Glutamate is one of the leading amino acid neurotransmitters that play an important role in the excitatory interaction in the hypothalamus. The findings from our previous studies show that the number of NUCB2/nesfatin-1 neurons expressing c-Fos increases after the injection of glutamate agonists, and this increase is suppressed by the agonist-specific antagonist administration performed before the injection of the glutamate agonist (Gok et al., 2020). In fact, these results indicate the existence of a direct interaction between the glutamatergic system and NUCB2/nesfatin-1 neurons. This interaction may occur with the presence of synaptic formation between glutamate-containing axon terminations and the neurons under study. In our study, we aimed to demonstrate the presence of axon terminations labeled with VGLUT 2, VGLUT 3, VGAT, and VAChT proteins, which we think are expressed in NUCB2/nesfatin-1 neurons.

Except for glutamate, there is no information in the literature about neurotransmitter systems involved in the regulation of NUCB2/nesfatin-1 neurons. In our study, the relationship of acetylcholine, another excitatory neurotransmitter, with NUCB2/nesfatin-1 neurons at the level of axon terminations was investigated. The existence of cholinergic axon terminations in the hypothalamus has been shown in various studies, but the relationship of these terminations with NUCB2/nesfatin-1 neurons is unknown. NUCB2/nesfatin-1 neurons are the cells that lose their activation by inhibition in the fasting state. Based on the hypothesis that GABA neurotransmission may affect the access and inhibition of peripheral hunger signals to these neurons, our study investigated the presence of GABAergic endings at the level of NUCB2/nesfatin-1-expressing neurons.

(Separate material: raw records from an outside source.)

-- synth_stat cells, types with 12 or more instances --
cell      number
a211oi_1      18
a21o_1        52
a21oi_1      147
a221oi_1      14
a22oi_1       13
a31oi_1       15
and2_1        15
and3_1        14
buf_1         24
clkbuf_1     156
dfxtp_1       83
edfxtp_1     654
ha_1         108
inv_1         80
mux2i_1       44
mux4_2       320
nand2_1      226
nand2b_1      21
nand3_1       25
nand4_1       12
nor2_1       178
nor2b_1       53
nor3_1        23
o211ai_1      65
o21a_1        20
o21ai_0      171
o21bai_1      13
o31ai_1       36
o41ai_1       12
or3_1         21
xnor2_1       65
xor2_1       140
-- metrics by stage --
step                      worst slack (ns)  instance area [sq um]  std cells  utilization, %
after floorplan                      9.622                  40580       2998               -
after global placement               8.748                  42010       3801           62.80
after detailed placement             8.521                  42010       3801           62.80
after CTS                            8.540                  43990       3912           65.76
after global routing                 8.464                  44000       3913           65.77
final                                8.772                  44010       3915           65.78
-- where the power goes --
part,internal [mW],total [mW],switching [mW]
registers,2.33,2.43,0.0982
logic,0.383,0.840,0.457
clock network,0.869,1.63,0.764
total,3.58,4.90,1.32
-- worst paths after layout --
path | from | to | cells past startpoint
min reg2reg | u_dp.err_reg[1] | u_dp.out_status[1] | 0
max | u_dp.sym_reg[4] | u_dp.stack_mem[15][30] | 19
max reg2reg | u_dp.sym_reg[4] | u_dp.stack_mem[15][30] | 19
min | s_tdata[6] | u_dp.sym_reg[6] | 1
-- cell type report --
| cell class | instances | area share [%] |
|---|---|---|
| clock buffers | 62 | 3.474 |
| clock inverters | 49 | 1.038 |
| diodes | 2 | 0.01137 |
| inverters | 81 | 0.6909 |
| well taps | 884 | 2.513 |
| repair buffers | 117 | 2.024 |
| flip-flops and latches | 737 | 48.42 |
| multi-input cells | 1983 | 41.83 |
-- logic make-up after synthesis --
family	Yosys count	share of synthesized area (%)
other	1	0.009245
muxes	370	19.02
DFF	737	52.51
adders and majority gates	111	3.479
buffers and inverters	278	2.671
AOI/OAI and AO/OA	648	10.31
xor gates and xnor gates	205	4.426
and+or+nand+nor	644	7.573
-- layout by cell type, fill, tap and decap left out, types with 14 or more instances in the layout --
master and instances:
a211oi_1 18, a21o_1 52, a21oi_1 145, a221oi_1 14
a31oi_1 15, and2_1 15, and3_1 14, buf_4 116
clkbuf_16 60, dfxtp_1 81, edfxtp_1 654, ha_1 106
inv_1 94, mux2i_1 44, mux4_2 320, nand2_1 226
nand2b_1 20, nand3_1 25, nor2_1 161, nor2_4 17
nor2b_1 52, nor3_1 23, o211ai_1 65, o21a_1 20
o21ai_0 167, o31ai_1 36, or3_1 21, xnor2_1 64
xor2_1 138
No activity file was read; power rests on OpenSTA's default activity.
## src/rtl/xpd_pkg.sv

```systemverilog
package xpd_pkg;

  // field widths
  localparam int unsigned CHAR_W      = 8;
  localparam int unsigned CODE_W      = 56;
  localparam int unsigned ARGB_W      = 32;
  localparam int unsigned RGB_W       = 24;
  localparam int unsigned SLOT_W      = 8;
  localparam int unsigned POS_W       = 12;
  localparam int unsigned DIM_W       = 13;
  localparam int unsigned CPP_W       = 3;
  localparam int unsigned PAL_SIZE_W  = 9;
  localparam int unsigned CFG_IDX_W   = 2;
  localparam int unsigned CFG_DATA_W  = 13;

  // parameter defaults
  localparam int unsigned PALETTE_DEPTH_DEF  = 256;
  localparam int unsigned MAX_CODE_CHARS_DEF = 7;

  // colour constants
  localparam logic [ARGB_W-1:0] OPAQUE_ALPHA     = 32'hFF00_0000;
  localparam logic [ARGB_W-1:0] TRANSPARENT_ARGB = 32'h0000_0000;

  // image size limit
  localparam logic [DIM_W-1:0] MAX_DIM = 13'd4096;

  // register reset values
  localparam logic [CPP_W-1:0]      CPP_RST      = 3'd1;
  localparam logic [PAL_SIZE_W-1:0] PAL_SIZE_RST = 9'd0;
  localparam logic [DIM_W-1:0]      WIDTH_RST    = 13'd64;
  localparam logic [DIM_W-1:0]      HEIGHT_RST   = 13'd64;

  typedef enum logic [CFG_IDX_W-1:0] {
    CFG_CHARS_PER_PIXEL = 2'd0,
    CFG_PALETTE_SIZE    = 2'd1,
    CFG_IMAGE_WIDTH     = 2'd2,
    CFG_IMAGE_HEIGHT    = 2'd3
  } xpd_cfg_idx_e;

  typedef enum logic {
    OP_PAL_WRITE = 1'b0,
    OP_PIXEL     = 1'b1
  } xpd_op_e;

  typedef struct packed {
    xpd_op_e             opcode;
    logic [SLOT_W-1:0]   entry_index;
    logic [CODE_W-1:0]   code_chars;
    logic [RGB_W-1:0]    color_rgb;
    logic                transparent;
  } xpd_in_t;

  typedef struct packed {
    logic [ARGB_W-1:0] pixel_argb;
    logic [POS_W-1:0]  column;
    logic [POS_W-1:0]  row;
    logic              last_pixel;
    logic              status;
  } xpd_out_t;

  // one beat travelling down the cell chain
  typedef struct packed {
    logic              valid;
    xpd_op_e           opcode;
    logic [SLOT_W-1:0] index;
    logic [CODE_W-1:0] code;
    logic [ARGB_W-1:0] data;
    logic              found;
  } xpd_beat_t;

endpackage

```

## src/rtl/xpd_out.sv

```systemverilog
module xpd_out (
  input  logic                          clk_i,
  input  logic                          rst_ni,
  input  xpd_pkg::xpd_beat_t            beat_i,
  input  logic [xpd_pkg::DIM_W-1:0]     image_width_i,
  input  logic [xpd_pkg::DIM_W-1:0]     image_height_i,
  output logic                          adv_o,
  output logic                          out_valid_o,
  input  logic                          out_ready_i,
  output xpd_pkg::xpd_out_t             out_data_o
);
  import xpd_pkg::*;

  logic [DIM_W-1:0] w;
  logic [DIM_W-1:0] h;
  logic             is_pixel;
  logic             col_wrap;
  logic             row_wrap;
  logic [POS_W-1:0] col_d, col_q;
  logic [POS_W-1:0] row_d, row_q;
  logic             valid_d, valid_q;
  xpd_out_t         res_d, res_q;

  // clamp image size to 1..4096
  always_comb begin
    if (image_width_i == '0) begin
      w = DIM_W'(1);
    end else if (image_width_i > MAX_DIM) begin
      w = MAX_DIM;
    end else begin
      w = image_width_i;
    end
    if (image_height_i == '0) begin
      h = DIM_W'(1);
    end else if (image_height_i > MAX_DIM) begin
      h = MAX_DIM;
    end else begin
      h = image_height_i;
    end
  end

  // chain moves whenever the output register is free or being drained
  assign adv_o    = !valid_q || out_ready_i;
  assign is_pixel = beat_i.valid && (beat_i.opcode == OP_PIXEL);

  // result and next position
  always_comb begin
    col_wrap = ({1'b0, col_q} + DIM_W'(1)) >= w;
    row_wrap = ({1'b0, row_q} + DIM_W'(1)) >= h;

    res_d.pixel_argb = beat_i.found ? beat_i.data : TRANSPARENT_ARGB;
    res_d.column     = col_q;
    res_d.row        = row_q;
    res_d.last_pixel = ({1'b0, col_q} == (w - DIM_W'(1))) &&
                       ({1'b0, row_q} == (h - DIM_W'(1)));
    res_d.status     = !beat_i.found;

    col_d   = col_q;
    row_d   = row_q;
    valid_d = valid_q;
    if (adv_o) begin
      valid_d = is_pixel;
      if (is_pixel) begin
        if (col_wrap) begin
          col_d = '0;
          row_d = row_wrap ? '0 : row_q + POS_W'(1);
        end else begin
          col_d = col_q + POS_W'(1);
        end
      end
    end
  end

  always_ff @(posedge clk_i or negedge rst_ni) begin
    if (!rst_ni) begin
      valid_q <= 1'b0;
      col_q   <= '0;
      row_q   <= '0;
    end else begin
      valid_q <= valid_d;
      col_q   <= col_d;
      row_q   <= row_d;
    end
  end

  always_ff @(posedge clk_i) begin
    if (adv_o && is_pixel) begin
      res_q <= res_d;
    end
  end

  assign out_valid_o = valid_q;
  assign out_data_o  = res_q;

endmodule

```

## config.mk

```make
export PLATFORM = sky130hd
export DESIGN_NAME = xpd_out
export DESIGN_NICKNAME = d
export VERILOG_FILES = /design/src/rtl/xpd_pkg.sv /design/src/rtl/xpd_out.sv
export SDC_FILE = /design/constraint.sdc
export NUM_CORES = 1
export LEC_CHECK = 0
export ABC_AREA = 1
export BUFFER_PORTS_ARGS = -buffer_cell sky130_fd_sc_hd__buf_4
export CORE_AREA = 2 2 102 104
export CTS_CLUSTER_SIZE = 12
export DETAILED_ROUTE_END_ITERATION = 16
export DIE_AREA = 0 0 104 106
export MAX_ROUTING_LAYER = met4
export PLACE_DENSITY = 0.84
export SYNTH_ARGS = -nofsm -noshare
export SYNTH_HDL_FRONTEND = slang
export SYNTH_SLANG_ARGS = --single-unit
```

## constraint.sdc

```tcl
create_clock -name clk_i -period 6.3 [get_ports clk_i]
set_input_delay 0.315 -clock clk_i [delete_from_list [all_inputs] [get_ports clk_i]]
set_output_delay 0.315 -clock clk_i [all_outputs]
set_load 0.01 [all_outputs]
```

==> impl_metrics.py <==
metrics = {
    "outcome": {
        "status": "finished, final reports clean",
    },
    "cts": {
        "numCtsBuffers": 9,
        "cts_hold_buf": 1,
        "cts_root_buf": "clkbuf_8",
        "cts_tree": "built",
        "clockBufferDepth": 2,
        "clock_sinks": 83,
        "clk_latency_ns": 0.36,
        "post_cts_buffers": 0,
        "clk_pin_slew_ns": 0.09,
        "htreeDepth": 3,
        "cts_resized": 0,
    },
    "critical_path": {
        "cp-end-kind": "flop",
        "critPathRequiredTime_ns": 6.55,
        "cp-start-kind": "flop",
        "criticalPathCategory": "reg -> reg",
        "cp.arrival_ns": 3.89,
        "cp_max_fo": 8,
    },
    "global_routing": {
        "globalRouteTotalUtil_pct": 24.8,
        "grt_util_met1_pct": 30.6,
        "grt_pass1_wl_mm": 21.3,
        "grt_overflow": 0,
        "grt_pass1_vias": 4482,
        "grt_max_degree": 84,
        "grt_antenna_before_repair": 0,
        "grt_use_met3_pct": 4.60,
        "grt_busiest_layer": "met2",
        "grt_use_met2_pct": 41.2,
    },
    "floorplanning": {
        "die_area_sq_um": 11000,
        "core_sq_um": 10000,
        "die_y_um": 106,
        "die_x_um": 104,
        "start_util_pct": 52.2,
        "io_pins": 188,
        "num_rows": 37,
    },
    "power": {
        "p_int_mw": 1.16,
        "power.switching_mw": 0.784,
        "switching_share_pct": 40.3,
        "power.leakage_nw": 3.30,
        "power_density_nw_per_um2": 301,
        "peakVddDrop_mv": 0.169,
        "pwr-share-clk_pct": 18.8,
        "p_seq_share_pct": 41.1,
        "combPwrFrac_pct": 40.1,
    },
    "cells_and_area": {
        "drive_above_1_share_pct": 19.3,
        "area_growth_pct": 23.6,
        "num_antenna_cells": 0,
        "layout.nets": 937,
        "fillers": 898,
        "fin_util_pct": 64.5,
    },
    "timing": {
        "fin_crit_sh_pct": 57.7,
        "drv_slew": 0,
        "timing.hold.ws_ns": 0.207,
        "clock_skew_ns": 0.0168,
        "fin_crit_ns": 3.63,
        "setup_viol": 0,
        "relSlewSlack_pct": 39.6,
        "tns_ns": 0,
        "clock.fmax_mhz": 275,
        "worst_pin_slew_ns": 0.906,
        "final_hold_viol_count": 0,
        "rsz0062_at_grt": "no",
    },
    "synth": {
        "async_reset_ff_share_pct": 30.1,
        "synthCells": 654,
        "synth_nets": 812,
        "avgSynthCellArea_sq_um": 7.98,
        "synth-seq-cells": 83,
        "ys_types": 36,
        "synth_ff_type": "edfxtp_1",
        "synth_area_sq_um": 5220,
        "yosysWarnings": 0,
        "synth-edff-count": 58,
        "ys_seq_area_share_pct": 45.3,
    },
    "route": {
        "wirelength_mm": 13.0,
        "drt-initial-drc-count": 268,
        "drc": 0,
        "antenna_left": 0,
        "vias": 4724,
        "drt-pass1-iter-count": 7,
        "routed_via_density": 5.13,
        "avgRoutedWirePerCell_um": 14.2,
    },
    "placed_design": {
        "routabilityCongestion": 0.926,
        "dp_hpwl_mm": 10.1,
        "portBuffers": 123,
    },
    "worst_hold_path": {
        "min_path_type": "in -> reg",
    },
    "flow_run": {
        "max_cap_viol_count": 0,
    },
}
area by class of cell:
type	instances	area, sq um	area share (%)
sequential	83	2370	36.7
multi-input combinational	448	2370	36.7
clock buffer	9	124	1.92
timing repair buffer	125	941	14.6
tap	136	170	2.64
inverter	112	420	6.52
clock inverter	7	58.8	0.912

The original aim of the study was to determine the presence of excitatory and inhibitory neurotransmitter inputs on NUCB2/nesfatin-1 neurons. For this purpose, our hypothesis was determined as ‘NUCB2/nesfatin-1 neurons perform their anorexigenic functions under the control of upper central neurons containing different neurotransmitters’. In order to test this hypothesis, it is aimed to demonstrate the appositions of axon endings of neurons that use glutamate, acetylcholine, or GABA as neurotransmitters on NUCB2/nesfatin-1 neurons by dual immunohistochemical technique. Within the scope of the study, 3 goals were determined: (a) To determine the density of such neurons in the hypothalamus by demonstrating the presence of excitatory axon endings containing vesicular glutamate transporter (VGLUT) proteins on NUCB2/nesfatin-1 neurons, (b) To determine the density of such neurons in the hypothalamus by demonstrating the presence of excitatory axon endings containing vesicular acetylcholine transporter (VAChT) proteins on NUCB2/nesfatin-1 neurons, (c) To determine the density of such neurons in the hypothalamus by demonstrating the presence of inhibitory axon endings containing vesicular GABA transporter (VGAT) proteins on NUCB2/nesfatin-1 neurons.